Enabled by default in 6.2[11]

Control Flow Integrity (CFI)

Using smart compiler (LLVM) the kernel can be compiled with a smart way(jump table) to confirmed that a function is going/returning to a valid address and not to an infected program.[12]

DAMON

Data Access MONitor (DAMON) is a data access monitoring framework for DRAM[26]

Ex. of userspace implementation GitHub - awslabs/damo: DAMON user-space tool

Kernel Memory Sanitizer

KMSAN is a dynamic error detector aimed at finding uses of uninitialized values. It is based on compiler instrumentation (CLANG only) KMSAN is not intended for production use.[27]

Perf

Also called perf_events, it can instrument CPU performance counters, tracepoints, kprobes, and uprobes (dynamic tracing). It is capable of lightweight profiling.

Performance counters are CPU hardware registers that count hardware events such as instructions executed, cache-misses suffered, or branches mispredicted. They form a basis for profiling applications to trace dynamic control flow and identify hotspots. perf provides rich generalized abstractions over hardware specific capabilities. Among others, it provides per task, per CPU and per-workload counters, sampling on top of these and source code event annotation.[28]
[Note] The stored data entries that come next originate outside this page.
$ cat src/rtl/miriscv_defines.sv
// Shared definitions for the miriscv load/store path: access size codes,
// LSU FSM state encodings and small size-decoding helpers.
package miriscv_defines;

  // Load/store size codes as carried by lsu_size_i
  localparam logic [2:0] LDST_B  = 3'd0;
  localparam logic [2:0] LDST_H  = 3'd1;
  localparam logic [2:0] LDST_W  = 3'd2;
  localparam logic [2:0] LDST_BU = 3'd4;
  localparam logic [2:0] LDST_HU = 3'd5;

  // LSU FSM states
  typedef enum logic [2:0] {
    IDLE = 3'd0,
    REQ0 = 3'd1,
    RSP0 = 3'd2,
    REQ1 = 3'd3,
    RSP1 = 3'd4,
    DONE = 3'd5
  } lsu_state_e;

  // Halfword access (signed or unsigned)
  function automatic logic ldst_is_half(input logic [2:0] size);
    return (size == LDST_H) || (size == LDST_HU);
  endfunction

  // Byte access (signed or unsigned)
  function automatic logic ldst_is_byte(input logic [2:0] size);
    return (size == LDST_B) || (size == LDST_BU);
  endfunction

  // Byte-enable mask of an access before lane shifting.
  // Unknown size codes are treated as full words.
  function automatic logic [3:0] ldst_mask(input logic [2:0] size);
    logic [3:0] mask;
    if (ldst_is_byte(size)) begin
      mask = 4'b0001;
    end else if (ldst_is_half(size)) begin
      mask = 4'b0011;
    end else begin
      mask = 4'b1111;
    end
    return mask;
  endfunction

endpackage

$ cat src/rtl/miriscv_lsu_align.sv
// Combinational lane alignment for a one- or two-beat memory access:
// byte enables and shifted store data for both beats, plus extraction and
// sign/zero extension of load data from the two captured beats.
module miriscv_lsu_align
  import miriscv_defines::*;
(
  input  logic [2:0]  size,
  input  logic [1:0]  offset,
  input  logic [31:0] store_data,
  input  logic [31:0] rdata_lo,
  input  logic [31:0] rdata_hi,
  output logic [3:0]  be_lo,
  output logic [3:0]  be_hi,
  output logic [31:0] wdata_lo,
  output logic [31:0] wdata_hi,
  output logic [31:0] load_data
);

  logic [6:0]  be_wide;
  logic [63:0] wdata_wide;
  logic [63:0] rdata_wide;
  logic [31:0] rdata_win;

  // Mask shifted across a 7-bit window: the low nibble is beat 0, the bits
  // that spill past bit 3 belong to the following word (beat 1).
  assign be_wide = {3'b000, ldst_mask(size)} << offset;
  assign be_lo   = be_wide[3:0];
  assign be_hi   = {1'b0, be_wide[6:4]};

  // Store data placed in a 64-bit window; the upper half is exactly
  // store_data >> 8*(4-offset), which is zero for aligned accesses.
  assign wdata_wide = {32'h0, store_data} << {offset, 3'b000};
  assign wdata_lo   = wdata_wide[31:0];
  assign wdata_hi   = wdata_wide[63:32];

  // Load data: the two beats form one 64-bit value, read from the byte offset
  assign rdata_wide = {rdata_hi, rdata_lo};
  assign rdata_win  = rdata_wide[{offset, 3'b000} +: 32];

  // Extract the addressed bytes and extend according to the size code
  always_comb begin
    load_data = rdata_win;
    case (size)
      LDST_B:  load_data = {{24{rdata_win[7]}}, rdata_win[7:0]};
      LDST_BU: load_data = {24'h0, rdata_win[7:0]};
      LDST_H:  load_data = {{16{rdata_win[15]}}, rdata_win[15:0]};
      LDST_HU: load_data = {16'h0, rdata_win[15:0]};
      default: load_data = rdata_win;
    endcase
  end

endmodule

$ cat src/rtl/miriscv_lsu_split.sv
// Load/store unit: turns core byte/halfword/word requests into req/gnt/rvalid
// memory transactions, splitting word-crossing accesses into two beats (or
// flagging them as misaligned), with an optional per-beat timeout.
module miriscv_lsu_split
  import miriscv_defines::*;
#(
  parameter int unsigned MISALIGN_SPLIT = 1,
  parameter int unsigned TIMEOUT        = 0
) (
  input  logic        clk_i,
  input  logic        arst_i,
  // core side
  input  logic        lsu_req_i,
  input  logic        lsu_we_i,
  input  logic [2:0]  lsu_size_i,
  input  logic [31:0] lsu_addr_i,
  input  logic [31:0] lsu_data_i,
  output logic        lsu_stall_req_o,
  output logic [31:0] lsu_data_o,
  output logic        lsu_misalign_o,
  output logic        lsu_err_o,
  // memory side
  output logic        data_req_o,
  input  logic        data_gnt_i,
  input  logic        data_rvalid_i,
  input  logic [31:0] data_rdata_i,
  output logic        data_we_o,
  output logic [3:0]  data_be_o,
  output logic [31:0] data_addr_o,
  output logic [31:0] data_wdata_o
);

  localparam int unsigned CNT_W = (TIMEOUT > 1) ? $clog2(TIMEOUT + 1) : 1;
  // Counter value in the last allowed cycle of a beat
  localparam logic [CNT_W-1:0] CNT_LAST = (TIMEOUT > 0) ? CNT_W'(TIMEOUT - 1) : '0;

  lsu_state_e       state_reg;
  lsu_state_e       state_next;

  logic [29:0]      word_addr_reg;
  logic [1:0]       offset_reg;
  logic [2:0]       size_reg;
  logic             we_reg;
  logic [31:0]      store_data_reg;
  logic             split_reg;
  logic [31:0]      beat0_reg;
  logic [31:0]      beat1_reg;
  logic [31:0]      load_data_reg;
  logic             misalign_reg;
  logic             err_reg;
  logic [CNT_W-1:0] cnt_reg;

  logic             is_half_in;
  logic             is_word_in;
  logic             cross_in;
  logic             misalign_in;
  logic             accept;
  logic             busy;
  logic             in_rsp;
  logic             req_active;
  logic             timeout_hit;
  logic             load_done;

  logic [31:0]      merge_lo;
  logic [31:0]      merge_hi;
  logic [3:0]       be_lo;
  logic [3:0]       be_hi;
  logic [31:0]      wdata_lo;
  logic [31:0]      wdata_hi;
  logic [31:0]      load_data;

  // ---------------------------------------------------------------------------
  // Request decode (only meaningful in IDLE, where the inputs are latched)
  // ---------------------------------------------------------------------------
  assign is_half_in = ldst_is_half(lsu_size_i);
  assign is_word_in = !is_half_in && !ldst_is_byte(lsu_size_i);

  // Halfword at offset 3 or word at a non-zero offset spans two words
  assign cross_in = (is_half_in && (lsu_addr_i[1:0] == 2'b11)) ||
                    (is_word_in && (lsu_addr_i[1:0] != 2'b00));

  // Without splitting, natural alignment is required (so H at offset 1
  // is rejected even though it would fit in one word)
  assign misalign_in = (MISALIGN_SPLIT == 0) &&
                       ((is_half_in && lsu_addr_i[0]) ||
                        (is_word_in && (lsu_addr_i[1:0] != 2'b00)));

  assign accept = (state_reg == IDLE) && lsu_req_i;

  assign busy   = (state_reg == REQ0) || (state_reg == RSP0) ||
                  (state_reg == REQ1) || (state_reg == RSP1);
  assign in_rsp = (state_reg == RSP0) || (state_reg == RSP1);

  assign timeout_hit = (TIMEOUT != 0) && busy && (cnt_reg == CNT_LAST);

  // A load finishes normally when a response moves the FSM into DONE
  assign load_done = !we_reg && in_rsp && !timeout_hit && (state_next == DONE);

  // ---------------------------------------------------------------------------
  // Alignment datapath. The beat being answered is taken straight from the
  // bus so the merged load value is ready on the transition into DONE.
  // ---------------------------------------------------------------------------
  assign merge_lo = (state_reg == RSP0) ? data_rdata_i : beat0_reg;
  assign merge_hi = (state_reg == RSP1) ? data_rdata_i : beat1_reg;

  miriscv_lsu_align u_align (
    .size       (size_reg),
    .offset     (offset_reg),
    .store_data (store_data_reg),
    .rdata_lo   (merge_lo),
    .rdata_hi   (merge_hi),
    .be_lo      (be_lo),
    .be_hi      (be_hi),
    .wdata_lo   (wdata_lo),
    .wdata_hi   (wdata_hi),
    .load_data  (load_data)
  );

  // ---------------------------------------------------------------------------
  // FSM
  // ---------------------------------------------------------------------------

  // State register
  always_ff @(posedge clk_i or posedge arst_i) begin
    if (arst_i) begin
      state_reg <= IDLE;
    end else begin
      state_reg <= state_next;
    end
  end

  // Next-state logic; a timeout overrides any handshake in the same cycle
  always_comb begin
    state_next = state_reg;
    case (state_reg)
      IDLE: begin
        if (lsu_req_i) begin
          state_next = misalign_in ? DONE : REQ0;
        end
      end
      REQ0: begin
        if (timeout_hit) begin
          state_next = DONE;
        end else if (data_gnt_i) begin
          state_next = RSP0;
        end
      end
      RSP0: begin
        if (timeout_hit) begin
          state_next = DONE;
        end else if (data_rvalid_i) begin
          state_next = split_reg ? REQ1 : DONE;
        end
      end
      REQ1: begin
        if (timeout_hit) begin
          state_next = DONE;
        end else if (data_gnt_i) begin
          state_next = RSP1;
        end
      end
      RSP1: begin
        if (timeout_hit || data_rvalid_i) begin
          state_next = DONE;
        end
      end
      DONE:    state_next = IDLE;
      default: state_next = IDLE;
    endcase
  end

  // ---------------------------------------------------------------------------
  // Datapath registers
  // ---------------------------------------------------------------------------

  // Latch the request, capture response beats, count beat cycles and
  // register the load result and the one-cycle status flags
  always_ff @(posedge clk_i or posedge arst_i) begin
    if (arst_i) begin
      word_addr_reg  <= '0;
      offset_reg     <= '0;
      size_reg       <= '0;
      we_reg         <= 1'b0;
      store_data_reg <= '0;
      split_reg      <= 1'b0;
      beat0_reg      <= '0;
      beat1_reg      <= '0;
      load_data_reg  <= '0;
      misalign_reg   <= 1'b0;
      err_reg        <= 1'b0;
      cnt_reg        <= '0;
    end else begin
      if (accept) begin
        word_addr_reg  <= lsu_addr_i[31:2];
        offset_reg     <= lsu_addr_i[1:0];
        size_reg       <= lsu_size_i;
        we_reg         <= lsu_we_i;
        store_data_reg <= lsu_data_i;
        split_reg      <= cross_in;
      end

      if ((state_reg == RSP0) && data_rvalid_i) begin
        beat0_reg <= data_rdata_i;
      end
      if ((state_reg == RSP1) && data_rvalid_i) begin
        beat1_reg <= data_rdata_i;
      end

      // Counter restarts on every state change so each beat gets a full budget
      if (state_next != state_reg) begin
        cnt_reg <= '0;
      end else if (busy && (TIMEOUT != 0)) begin
        cnt_reg <= cnt_reg + 1'b1;
      end

      if (load_done) begin
        load_data_reg <= load_data;
      end

      // Both flags are only ever set on entry to DONE, which lasts one cycle
      misalign_reg <= accept && misalign_in;
      err_reg      <= timeout_hit;
    end
  end

  // ---------------------------------------------------------------------------
  // Memory-side outputs: decoded from the state register, zero when no beat
  // is being requested so nothing leaks onto the bus in other states
  // ---------------------------------------------------------------------------
  assign req_active = (state_reg == REQ0) || (state_reg == REQ1);

  // Select beat 0 or beat 1 address, enables and data
  always_comb begin
    data_addr_o  = 32'h0;
    data_be_o    = 4'b0000;
    data_wdata_o = 32'h0;
    if (state_reg == REQ0) begin
      data_addr_o  = {word_addr_reg, 2'b00};
      data_be_o    = be_lo;
      data_wdata_o = wdata_lo;
    end else if (state_reg == REQ1) begin
      data_addr_o  = {word_addr_reg + 30'd1, 2'b00};
      data_be_o    = be_hi;
      data_wdata_o = wdata_hi;
    end
  end

  assign data_req_o = req_active;
  assign data_we_o  = req_active && we_reg;

  // ---------------------------------------------------------------------------
  // Core-side outputs
  // ---------------------------------------------------------------------------
  assign lsu_stall_req_o = lsu_req_i && (state_reg != DONE);
  assign lsu_data_o      = load_data_reg;
  assign lsu_misalign_o  = misalign_reg;
  assign lsu_err_o       = err_reg;

endmodule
Direct Rendering Manager (DRM)

DRM is the in between GPU driver and program like X that ensure no process block another from accessing the GPU. also standardize communications with the GPU. [29]

ROCm

AMD's code to enable their GPU to: general-purpose computing on graphics processing units (GPGPU), high performance computing (HPC), heterogeneous computing. It offers several programming models: HIP (GPU-kernel-based programming), OpenMP (directive-based programming), and OpenCL.

Works with the #AMDKFD driver

AMDKFD

AMD Kernel Fusion Driver is the driver to make #ROCm and opencl work.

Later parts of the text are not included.